- EXERCISE INSTRUCTIONS: Copy all the lines of the data that include the word "config".

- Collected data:
------------------------------------------------------------

This is an optimization exercise on Yosys and OpenROAD, whose aim is small area, not a production implementation. RTL that was checked went through simulation tests only; none was proved equivalent to the original. No functional check of the RTL was part of run 2. No activity file was given, so power comes from the tool's default toggle rates.

## flow/design.v (module list and top-level ports; edited modules follow where they fit)
// module dot_product_stage_1: 24 lines
// module vd_mul: 1212 lines
// module vd_fa: 6 lines
// module vd_gtn: 6 lines
// module vd_xnor: 5 lines
// module vd_xor: 5 lines
// module vd_or: 5 lines
// module vd_gt: 6 lines
// module dot_product_stage_2: 105 lines
// module dot_product_TOP: 17 lines
module dot_product_TOP (in_vector_1, in_vector_2, clk, out_scalar);
  // ...
==> flow/flow/run.sh <==
#!/bin/bash
# The standard layout with: buf_1 port buffers, synthesis buffers removed at
# floorplan (placement is not timing driven), and a clock tree of clkbuf_4
# without dummy loads.
set -euo pipefail
export BUFFER_PORTS_ARGS="-buffer_cell sky130_fd_sc_hd__buf_1"
export REMOVE_ABC_BUFFERS=1
export CTS_ARGS="-sink_clustering_enable -repair_clock_nets -dont_use_dummy_load -buf_list sky130_fd_sc_hd__clkbuf_4"
bash standard.sh > standard.log 2>&1
==> flow/standard.sh <==
#!/bin/bash
# synth_recipe.tcl (not shown) runs the flow's synth.tcl, then flattens the netlist and writes it again
# the make line also repeats each setting of config.mk as NAME=value (left out here)
make -C /OpenROAD-flow-scripts/flow DESIGN_CONFIG=/design/flow/config.mk WORK_HOME=/design/flow/orfs CLKGATE_MAP_FILE= SYNTH_SCRIPT=/design/flow/synth_recipe.tcl "${@:-finish}"
==> flow/config.mk <==
export PLATFORM = sky130hd
export DESIGN_NAME = dot_product_TOP
export DESIGN_NICKNAME = dot_product_TOP
export VERILOG_FILES = /design/flow/design.v
export SDC_FILE = /design/flow/constraint.sdc
export NUM_CORES = 4
export LEC_CHECK = 0
export CAP_MARGIN = 0
export CORE_MARGIN = 2
export CORE_UTILIZATION = 70
export GPL_TIMING_DRIVEN = 0
export SLEW_MARGIN = 0
export SYNTH_HIERARCHICAL = 1
export SYNTH_MINIMUM_KEEP_SIZE = 0
==> flow/constraint.sdc <==
create_clock -name core_clock -period 10.0 [get_ports {clk}]
set_input_delay 2.0000 -clock core_clock [delete_from_list [all_inputs] [get_ports {clk}]]
set_output_delay 2.0000 -clock core_clock [all_outputs]
set_load 0.01 [all_outputs]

------------------------------------------------------------

- TASK RESULT:
# the make line also repeats each setting of config.mk as NAME=value (left out here)
make -C /OpenROAD-flow-scripts/flow DESIGN_CONFIG=/design/flow/config.mk WORK_HOME=/design/flow/orfs CLKGATE_MAP_FILE= SYNTH_SCRIPT=/design/flow/synth_recipe.tcl "${@:-finish}"
==> flow/config.mk <==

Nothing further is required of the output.